I threw Kellea’s cloak over her shoulders as she dribbled willowbark tea into Paulo’s mouth. Then I

moved the horses farther into the deep cave and unsaddled them, giving them a cursory wipe-down with

a piece of sacking Paulo kept for that purpose. We couldn’t afford to have them die on us. I dared give

them only half a ration of grain from Paulo’s emergency supplies. Who knew how long we’d be here? By

the time I had done what I could for the beasts and hauled the rest of our supplies close, Kellea had

fallen asleep.

All through the night we took turns watching Paulo and feeding the fire. I forgave the bandits their

crimes in thanks for the wood. Paulo shivered and moaned quietly, and I gave him more of the

willowbark tea. What on earth were we to do?

At some time, I fell asleep without waking Kellea. When my shoulder was touched lightly, guilt set me

apologizing even before I could unglue my eyelids. “Is he all right? I didn’t mean to fall asleep.” I fought

my bone-weariness to sit up, but my dream refused to be banished with the opening of my eyes. Paulo

lay beside me, his cold hand gripping mine. His face was pinched and pale, but bore a trace of his old

grin as he gazed up at the one who knelt on the other side of him.

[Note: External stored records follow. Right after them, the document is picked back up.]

== v44 ==
Design fifo, start of the top module:
module fifo#(parameter DEPTH = 16,
             parameter WIDTH = 16)(
  	input logic clk,
  	input logic rst,
  	input logic push_i,
    input logic [WIDTH-1:0] push_data_i,
  	input logic pop_i,
    output logic [WIDTH-1:0] pop_data_i,
    output logic fifo_full,
    output logic fifo_empty);
make LEC_CHECK=0 CAP_MARGIN=5 CELL_PAD_IN_SITES_GLOBAL_PLACEMENT=0 CORE_MARGIN=2 CORE_UTILIZATION=72 CTS_CLUSTER_SIZE=33 GPL_ROUTABILITY_DRIVEN=0 GPL_TIMING_DRIVEN=1 HOLD_SLACK_MARGIN=0.29 MIN_ROUTING_LAYER=met1 PLACE_DENSITY=0.39 SETUP_SLACK_MARGIN=-0.05 SLEW_MARGIN=40 finish   # period 1.91 ns
run.sh (not shown) runs the stock make flow with config.mk's settings and CLKGATE_MAP_FILE=.
Nothing crashed in v44 and all stages finished; the problem is that the final layout failed, the offending checks being setup timing.
### v44 -> v1
# v44
export LEC_CHECK = 0
export CAP_MARGIN = 5
export CELL_PAD_IN_SITES_GLOBAL_PLACEMENT = 0
export CORE_MARGIN = 2
export CORE_UTILIZATION = 72
export CTS_CLUSTER_SIZE = 33
export GPL_ROUTABILITY_DRIVEN = 0
export GPL_TIMING_DRIVEN = 1
export HOLD_SLACK_MARGIN = 0.29
export MIN_ROUTING_LAYER = met1
export PLACE_DENSITY = 0.39
export SETUP_SLACK_MARGIN = -0.05
export SLEW_MARGIN = 40
create_clock -name core_clock -period 1.91 [get_ports {clk}]
# v1
export LEC_CHECK = 0
export CAP_MARGIN = 20
export CELL_PAD_IN_SITES_GLOBAL_PLACEMENT = 0
export CORE_MARGIN = 2
export CORE_UTILIZATION = 72
export CTS_CLUSTER_SIZE = 35
export GPL_ROUTABILITY_DRIVEN = 0
export GPL_TIMING_DRIVEN = 1
export HOLD_SLACK_MARGIN = 0.29
export MIN_ROUTING_LAYER = met1
export PLACE_DENSITY = 0.39
export SLEW_MARGIN = 40
create_clock -name core_clock -period 1.93 [get_ports {clk}]
==> results <==
The flow for v1 finished, though final verification flagged setup timing.
v1 ends up with a clock power that is about 0.9% higher than in v44.
Summary: with v44 as the reference, routed length on met1 in v1 moved up by a little under 10%.
| fraction of area in clock buffers and inverters | v1 vs v44 | ≈ equal |
[diff] total power, v1 relative to v44: regression
Going from v44 to v1, number of buffers added for setup after CTS increased by 12 relative to the old numbers; count of instantiated cells in the yosys netlist closely matched the old numbers; first-pass GRT wire length increased by 9.5% relative to the old numbers; non-clock buffer count increased by 13 relative to the old numbers; setup slack after placement increased by 0.049 ns relative to the old numbers.
Count of clock-buffer cells in the layout for v1 is higher than for v44.
#### Input delta (v54 over v1)
# v1
export LEC_CHECK = 0
export CAP_MARGIN = 20
export CELL_PAD_IN_SITES_GLOBAL_PLACEMENT = 0
export CORE_MARGIN = 2
export CORE_UTILIZATION = 72
export CTS_CLUSTER_SIZE = 35
export GPL_ROUTABILITY_DRIVEN = 0
export GPL_TIMING_DRIVEN = 1
export HOLD_SLACK_MARGIN = 0.29
export MIN_ROUTING_LAYER = met1
export PLACE_DENSITY = 0.39
export SLEW_MARGIN = 40
create_clock -name core_clock -period 1.93 [get_ports {clk}]
# v54
export LEC_CHECK = 0
export CAP_MARGIN = 20
export CORE_MARGIN = 2
export CORE_UTILIZATION = 72
export CTS_CLUSTER_SIZE = 37
export SLEW_MARGIN = 20
create_clock -name core_clock -period 4.01 [get_ports {clk}]
## What came out
Taking v1 as the reference point, the data arrival time of the worst path of v54 rises by 0.94 ns.
Comparing v54 against v1, there is no change at all in chip footprint.
Flip-flop and latch area essentially unchanged between v54 and v1.
[compare] base=v1 new=v54: chip area in the Yosys report ~0 delta; routed length on met3 went down by about 70%; post-CTS setup repair buffer count down 31; number of inserted diodes lower.
v54: PASS, flow complete, no timing, DRC or antenna violations
Relative area of non-clock buffer cells in the final design was higher in the run labelled v1.
Relative to v1, count of clock-buffer cells in the layout decreased by 2 in v54.
### v54 -> v39
# v54
export LEC_CHECK = 0
export CAP_MARGIN = 20
export CORE_MARGIN = 2
export CORE_UTILIZATION = 72
export CTS_CLUSTER_SIZE = 37
export SLEW_MARGIN = 20
create_clock -name core_clock -period 4.01 [get_ports {clk}]
# v39
export LEC_CHECK = 0
export CAP_MARGIN = 20
export CORE_MARGIN = 2
export CORE_UTILIZATION = 72
export CTS_CLUSTER_SIZE = 30
export PLACE_DENSITY = 0.38
export SETUP_SLACK_MARGIN = 0.56
export SLEW_MARGIN = 20
create_clock -name core_clock -period 1.94 [get_ports {clk}]
[summary]
The flow for v39 finished, though final verification flagged setup timing. NOTE: global-route met2 utilization in v39 exceeds that of v54. Looking only at leakage power summed over all cells, and setting everything else aside, the higher value of v39 and v54 goes to v39. v39 reports a lower clock skew than v54 does. Between v39 and v54, post-CTS setup buffer count is lower for v54, v39 comes in above that. Re setup slack at placement: v39 is 1.07 ns down on v54. Compared with v54, v39 has less setup slack. Going from v54 to v39, placed standard-cell area grew by a little under 10%. Library cell contributing the largest single delay on the critical path = dfxtp_4: v39; library cell contributing the largest single delay on the critical path = and3_1: v54. Measured against each other, v39 and v54 differ in non-clock buffer count, the higher figure coming from v39.
Changes in v8 relative to v39:
# v39
export LEC_CHECK = 0
export CAP_MARGIN = 20
export CORE_MARGIN = 2
export CORE_UTILIZATION = 72
export CTS_CLUSTER_SIZE = 30
export PLACE_DENSITY = 0.38
export SETUP_SLACK_MARGIN = 0.56
export SLEW_MARGIN = 20
create_clock -name core_clock -period 1.94 [get_ports {clk}]
# v8
export LEC_CHECK = 0
export CAP_MARGIN = 20
export CELL_PAD_IN_SITES_GLOBAL_PLACEMENT = 0
export CORE_MARGIN = 2
export CORE_UTILIZATION = 72
export CTS_CLUSTER_DIAMETER = 231
export GPL_ROUTABILITY_DRIVEN = 0
export GPL_TIMING_DRIVEN = 1
export HOLD_SLACK_MARGIN = 0.16
export MIN_ROUTING_LAYER = met1
export PLACE_DENSITY = 0.38
export SLEW_MARGIN = 20
create_clock -name core_clock -period 2.92 [get_ports {clk}]
Notes after the runs:
v8 did not stop at any stage, and its layout met the timing, DRC and antenna checks. Complete run, failing final checks: v39, reason setup timing. A cell type of the slowest stage on the worst timing path of dfxtp_4 is what v39 shows, while dfxtp_1 belongs to v8. Summary of v8 over v39: total power decreased by 5900 uW relative to the old numbers, area added between synthesis and finish dropped 18 points, number of instances on the worst hold path saw an increase, final tally of setup violations dropped 271, global routing usage on met3 has decreased. Run comparison: v39 critical path class reg2out; v8 critical path class reg2reg. STATUS first-pass GRT wire length: v8 wins against v39.
Input-level comparison between v4 and v8:
# v8
export LEC_CHECK = 0
export CAP_MARGIN = 20
export CELL_PAD_IN_SITES_GLOBAL_PLACEMENT = 0
export CORE_MARGIN = 2
export CORE_UTILIZATION = 72
export CTS_CLUSTER_DIAMETER = 231
export GPL_ROUTABILITY_DRIVEN = 0
export GPL_TIMING_DRIVEN = 1
export HOLD_SLACK_MARGIN = 0.16
export MIN_ROUTING_LAYER = met1
export PLACE_DENSITY = 0.38
export SLEW_MARGIN = 20
create_clock -name core_clock -period 2.92 [get_ports {clk}]
# v4
export LEC_CHECK = 0
export CAP_MARGIN = 20
export CELL_PAD_IN_SITES_GLOBAL_PLACEMENT = 0
export CORE_MARGIN = 2
export CORE_UTILIZATION = 69
export GPL_ROUTABILITY_DRIVEN = 0
export GPL_TIMING_DRIVEN = 1
export HOLD_SLACK_MARGIN = 0.16
export MIN_ROUTING_LAYER = met1
export PLACE_DENSITY = 0.39
export SLEW_MARGIN = 20
create_clock -name core_clock -period 1.98 [get_ports {clk}]
Layout checks on v4: not met. Flow itself completed; violations: setup timing.
Between v8 and v4, the portion of total power attributed to combinational logic is higher for v4.
The switching power total of v4 exceeds that of v8 by 1200 uW.
Comparing v8 and v4, the higher clock network fraction of total power was measured on v8.
Critical path depth: higher on v4
Looking at non-clock buffer count across v8 and v4, the one that comes out lower is v8.
Cell area | v4 vs v8 | v4 larger
v4 against v8: via count of the first global-routing pass shows an increase of about 6%, total vias in the final route rose by 820, setup slack after placement decreased 0.48 ns.


Starting RTL as in the previous note.
## fifo
module fifo#(parameter DEPTH = 16,
             parameter WIDTH = 16)(
  	input logic clk,
  	input logic rst,
  	input logic push_i,
    input logic [WIDTH-1:0] push_data_i,
  	input logic pop_i,
    output logic [WIDTH-1:0] pop_data_i,
    output logic fifo_full,
    output logic fifo_empty);
clock: 4.96 ns
lec_check: 0
cap_margin: 15
cell_pad_in_sites_global_placement: 3
core_aspect_ratio: 0.52
core_margin: 2
core_utilization: 40
place_density_lb_addon: 0.07
slew_margin: 40
==> next run, changes <==
Settings changed: CAP_MARGIN 15 to 20, CELL_PAD_IN_SITES_GLOBAL_PLACEMENT 3 to unset, CORE_ASPECT_RATIO 0.52 to unset, CORE_UTILIZATION 40 to 62, CTS_CLUSTER_DIAMETER set to 292, PLACE_DENSITY set to 0.36, PLACE_DENSITY_LB_ADDON 0.07 to unset, SLEW_MARGIN 40 to 20.
Clock period 4.96 ns to 3.51 ns, I/O delays scaled along.
Routed wire length is lower by roughly a tenth.
Hold slack improves by 0.010 ns.
Total power is higher by well over a third.
==> next run, changes <==
Settings changed: CORE_UTILIZATION 62 to 72, CTS_CLUSTER_DIAMETER 292 to unset, CTS_CLUSTER_SIZE set to 30, PLACE_DENSITY 0.36 to unset, PLACE_DENSITY_LB_ADDON set to 0.12, SETUP_SLACK_MARGIN set to 0.55, SLEW_MARGIN 20 to 40.
Clock period 3.51 ns to 1.94 ns, I/O delays scaled along.
What happened:
- The changed run reached the layout checks and failed them: negative setup slack
- total power increases by 90%
- global-route usage went up by 16 points
- final area came out higher by 15%
- worst hold slack gains 0.032 ns
- area after synthesis is unchanged
- core utilization goes up by 23 points
- routed wire length rises by 61%
- worst setup slack degrades by 1.0 ns
- die size decreases by 14%


Starting RTL as in the previous note.
Settings: LEC_CHECK=0, CAP_MARGIN=20, CELL_PAD_IN_SITES_GLOBAL_PLACEMENT=0, CORE_MARGIN=2, CORE_UTILIZATION=70, GPL_ROUTABILITY_DRIVEN=0, GPL_TIMING_DRIVEN=1, HOLD_SLACK_MARGIN=0.16, MIN_ROUTING_LAYER=met1, PLACE_DENSITY=0.39, SLEW_MARGIN=20; clock period 1.98 ns.
The first run produced a layout that fails on setup timing.
Then changed:
- CELL_PAD_IN_SITES_GLOBAL_PLACEMENT: 0 -> not set
- CORE_UTILIZATION: 70 -> 66
- GPL_ROUTABILITY_DRIVEN: 0 -> not set
- GPL_TIMING_DRIVEN: 1 -> not set
- HOLD_SLACK_MARGIN: 0.16 -> not set
- MIN_ROUTING_LAYER: met1 -> not set
- PLACE_DENSITY: 0.39 -> not set
- clock period: 1.98 -> 2.66 ns (I/O delays scaled with it)
After rerunning:
- This time the run finished with timing, DRC and antenna clean
- global-route usage decreases by 8.1 points
- via count decreases by 13%
- critical path depth decreases by 2
- total power decreases by 28%
- final area decreases by 10%
- cell count decreases by 5.5%
- routed wire length decreases by 25%
- synthesized area does not change
- worst setup slack gains 0.52 ns
Power and IR drop assume default switching activity.
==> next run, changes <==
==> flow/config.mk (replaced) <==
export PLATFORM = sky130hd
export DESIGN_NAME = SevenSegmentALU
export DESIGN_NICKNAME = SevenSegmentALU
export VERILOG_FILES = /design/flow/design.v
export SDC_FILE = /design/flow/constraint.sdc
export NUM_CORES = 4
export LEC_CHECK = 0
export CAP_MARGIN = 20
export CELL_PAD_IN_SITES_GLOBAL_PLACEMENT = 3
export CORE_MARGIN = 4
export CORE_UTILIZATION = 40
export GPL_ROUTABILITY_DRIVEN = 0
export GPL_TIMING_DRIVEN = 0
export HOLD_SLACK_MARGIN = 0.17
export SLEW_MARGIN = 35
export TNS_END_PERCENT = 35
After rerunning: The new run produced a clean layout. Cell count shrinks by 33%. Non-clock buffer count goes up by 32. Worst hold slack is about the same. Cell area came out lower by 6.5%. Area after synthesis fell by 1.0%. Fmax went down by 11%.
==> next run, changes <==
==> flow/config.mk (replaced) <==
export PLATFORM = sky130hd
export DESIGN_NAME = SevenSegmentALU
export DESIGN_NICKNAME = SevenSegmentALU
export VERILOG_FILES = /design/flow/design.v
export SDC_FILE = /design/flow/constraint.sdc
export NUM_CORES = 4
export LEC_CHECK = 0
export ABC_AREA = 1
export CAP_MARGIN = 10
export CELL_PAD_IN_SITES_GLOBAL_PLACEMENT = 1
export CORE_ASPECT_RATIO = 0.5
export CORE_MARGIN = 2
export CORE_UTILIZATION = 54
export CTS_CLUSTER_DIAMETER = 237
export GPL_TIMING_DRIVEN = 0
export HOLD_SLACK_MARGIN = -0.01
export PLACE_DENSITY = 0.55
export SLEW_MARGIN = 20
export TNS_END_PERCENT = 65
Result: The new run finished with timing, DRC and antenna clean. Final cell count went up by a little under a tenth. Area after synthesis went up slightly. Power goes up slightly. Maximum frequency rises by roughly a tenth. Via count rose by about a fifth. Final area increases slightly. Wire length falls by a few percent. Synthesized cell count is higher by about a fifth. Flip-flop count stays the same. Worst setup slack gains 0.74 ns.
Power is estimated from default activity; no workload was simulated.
==> flow/design.v (excerpt) <==
module alu_top (
    input             clk,
    input      [15:0] a,
    input      [15:0] b,
    input      [2:0]  opcode,
    input             mode,
    output reg [15:0] result,
    output reg        za,
    output reg        zb,
    output reg        eq,
    output reg        gt,
    output reg        lt
);
Size: ~2300 cells after synthesis, about 58 I/O pins, ~16000 sq um of cells after synthesis.
clock: 24.1 ns
lec_check: 0
abc_area: 1
cap_margin: 0
cell_pad_in_sites_detail_placement: 2
cell_pad_in_sites_global_placement: 3
core_margin: 2
core_utilization: 24
max_routing_layer: met4
min_routing_layer: met2
place_density_lb_addon: 0.17
setup_slack_margin: 5.0
slew_margin: 40
run.sh (not shown) runs the stock make flow with config.mk's settings and CLKGATE_MAP_FILE=.
The starting point finished but failed the layout checks on negative setup slack.
Next try:
ABC_AREA = unset   (was 1)
CAP_MARGIN = 20   (was 0)
CELL_PAD_IN_SITES_DETAIL_PLACEMENT = unset   (was 2)
CELL_PAD_IN_SITES_GLOBAL_PLACEMENT = unset   (was 3)
CORE_UTILIZATION = 65   (was 24)
MAX_ROUTING_LAYER = unset   (was met4)
MIN_ROUTING_LAYER = unset   (was met2)
PLACE_DENSITY_LB_ADDON = unset   (was 0.17)
SETUP_SLACK_MARGIN = unset   (was 5.0)
SLEW_MARGIN = 20   (was 40)
TNS_END_PERCENT = 5   (was unset)
clock period = 24.0 ns   (was 24.1 ns; I/O delays follow)
- The new run stopped in global routing (5_1_grt) (GRT-0232)
- die size drops by well over a third
- synthesized cell count goes down by a few percent
- area after synthesis rises by a few percent
Next try:
ABC_AREA = 1   (was unset)
CORE_UTILIZATION = 72   (was 65)
PLACE_DENSITY_LB_ADDON = 0.08   (was unset)
TNS_END_PERCENT = unset   (was 5)
clock period = 5.97 ns   (was 24.0 ns; I/O delays follow)
Now the flow aborted during clock tree synthesis (4_1_cts) (DPL-0038).
Synthesized area is lower by a few percent.
Synthesized cell count goes up by a few percent.
Die size fell by roughly a tenth.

“This will hurt for a moment,” said the newcomer, his voice quiet, weaving a cocoon of peace and

reassurance, “but nothing as to what you’ve done already. Then I’ll be with you, and we’ll take care of it.

All right?”

Paulo nodded, a silver knife flashed in the firelight, and Karon’s words of healing scattered embers of

enchantment like fireflies through the cave.

CHAPTER 14

A Dulcé had shaken me awake. “My lady,” he whispered. “Would you be kind enough to step

outside where we could speak? I would most appreciate it. The Prince has said it will take him a goodly

time to care for the boy.”

“Yes . . . yes. Of course.” This could not be a dream if I was stammering so foolishly. “Of course I’ll

speak with you.”

Kellea’s blankets lay empty, no sign of her in the cave. I wrapped my cloak tight, dragged my eyes

reluctantly from Karon, who was binding his bleeding arm to Paulo’s, and stepped into the dawn light.